Compared to text-based phishing campaigns, deepfake video or audio clips sent by email also have a higher chance of passing through security filters. Attacks that do not take place in real time also allow attackers to increase their reach. For example, an attacker can pretend to be the CFO and send the same audio or video message to all employees in the finance department. This increases the likelihood that someone will fall for it and disclose confidential information.
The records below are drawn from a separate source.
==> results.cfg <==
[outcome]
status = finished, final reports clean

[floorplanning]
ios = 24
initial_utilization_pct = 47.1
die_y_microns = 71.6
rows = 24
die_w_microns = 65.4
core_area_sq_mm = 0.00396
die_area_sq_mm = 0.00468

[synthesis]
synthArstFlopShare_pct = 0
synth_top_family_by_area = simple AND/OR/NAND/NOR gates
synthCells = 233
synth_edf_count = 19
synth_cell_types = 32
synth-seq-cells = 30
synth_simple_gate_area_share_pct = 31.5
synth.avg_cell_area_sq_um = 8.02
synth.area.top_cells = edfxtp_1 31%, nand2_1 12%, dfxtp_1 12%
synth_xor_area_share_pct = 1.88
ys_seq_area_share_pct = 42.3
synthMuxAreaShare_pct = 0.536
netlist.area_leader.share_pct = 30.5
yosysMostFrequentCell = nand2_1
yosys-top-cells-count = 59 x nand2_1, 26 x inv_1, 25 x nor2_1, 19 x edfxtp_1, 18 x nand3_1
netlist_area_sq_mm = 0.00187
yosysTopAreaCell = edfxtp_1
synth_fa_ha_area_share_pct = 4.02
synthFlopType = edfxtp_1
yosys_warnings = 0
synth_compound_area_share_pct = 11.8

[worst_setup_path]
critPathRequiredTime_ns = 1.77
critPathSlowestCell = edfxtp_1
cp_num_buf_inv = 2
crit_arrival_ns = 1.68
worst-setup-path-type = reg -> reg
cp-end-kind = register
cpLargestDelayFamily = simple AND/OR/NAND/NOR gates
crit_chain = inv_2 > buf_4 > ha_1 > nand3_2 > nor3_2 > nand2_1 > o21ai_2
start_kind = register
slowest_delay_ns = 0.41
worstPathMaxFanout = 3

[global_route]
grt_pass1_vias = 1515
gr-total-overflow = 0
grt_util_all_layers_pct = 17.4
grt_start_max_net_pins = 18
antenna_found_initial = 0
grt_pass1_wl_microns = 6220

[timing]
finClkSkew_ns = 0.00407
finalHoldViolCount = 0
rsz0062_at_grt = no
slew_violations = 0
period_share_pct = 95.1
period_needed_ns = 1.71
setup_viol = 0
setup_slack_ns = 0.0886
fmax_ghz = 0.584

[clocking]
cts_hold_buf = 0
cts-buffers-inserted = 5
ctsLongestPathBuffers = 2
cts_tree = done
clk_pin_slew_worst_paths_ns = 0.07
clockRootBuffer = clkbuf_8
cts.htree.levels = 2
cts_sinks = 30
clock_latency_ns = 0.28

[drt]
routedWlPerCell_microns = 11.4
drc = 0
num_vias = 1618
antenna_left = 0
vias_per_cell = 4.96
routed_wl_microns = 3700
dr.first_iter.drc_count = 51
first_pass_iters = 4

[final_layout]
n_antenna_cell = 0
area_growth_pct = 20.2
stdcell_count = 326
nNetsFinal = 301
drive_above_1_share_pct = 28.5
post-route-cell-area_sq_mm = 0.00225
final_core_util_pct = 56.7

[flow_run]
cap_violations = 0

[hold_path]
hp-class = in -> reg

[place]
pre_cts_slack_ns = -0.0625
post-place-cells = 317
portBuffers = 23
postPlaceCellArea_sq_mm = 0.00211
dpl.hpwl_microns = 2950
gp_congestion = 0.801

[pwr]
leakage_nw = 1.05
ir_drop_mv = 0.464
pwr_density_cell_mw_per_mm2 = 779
In both types of attack, social media activity usually provides attackers with enough information to strategically strike when targets are most likely to be distracted or most predisposed.
Identify deep fake phishing
The identification of deepfake phishing attacks is based on four pillars:
- Phishing in general: Every manager and every employee must internalize this principle: phishing is based on tempting victims to make rash decisions. Therefore, a sense of urgency should immediately trigger an alarm in every interaction. For example, if a person – be it the CEO or important customers – asks for an immediate bank transfer or product delivery, everyone should pause and check whether it is a legitimate request.
- Deepfake characteristics in videos: The company’s security officers should raise employees’ awareness of known and new attack methods through continuous training. One advantage of this is that most people find deepfake phishing training particularly interesting, engaging and educational. After all, it is almost entertaining to watch deepfake videos and identify suspicious visual clues. Typical signs that it could be a deepfake video include unrealistic blinking, inconsistent lighting and unnatural facial movements. Other indications of a fake are flickering at the edges of the distorted faces, hair, eyes and other parts of the face.
- Deepfake characteristics in audio files: Pronunciation errors often occur in text-to-speech (TTS) systems, especially when the spoken word does not correspond to the trained language. Monotone speech output is caused by insufficient training data, while forgery methods currently still have difficulties in correctly imitating certain features such as accents. Different input data can lead to unnatural sounds, and the need to capture the semantic content before synthesis can greatly delay the process of generating high-quality fakes. Tip: For training on how to identify manipulated audio data, the Fraunhofer AISEC website is a good place to start.
- Confirmation of identity: In case of urgent requests, employees should politely point out that, due to the increased number of phishing attacks, the person must confirm their identity using two-factor authentication via separate channels. Alternatively, in the case of suspicious interactions by phone or email, the other person should disclose information that can only be known to both parties. A typical example would be a question about the length of service. Close coworkers may even ask more personal questions, such as how many children the other person has or when they last ate together. This may be uncomfortable, but it is an effective and efficient mechanism to expose fraudsters.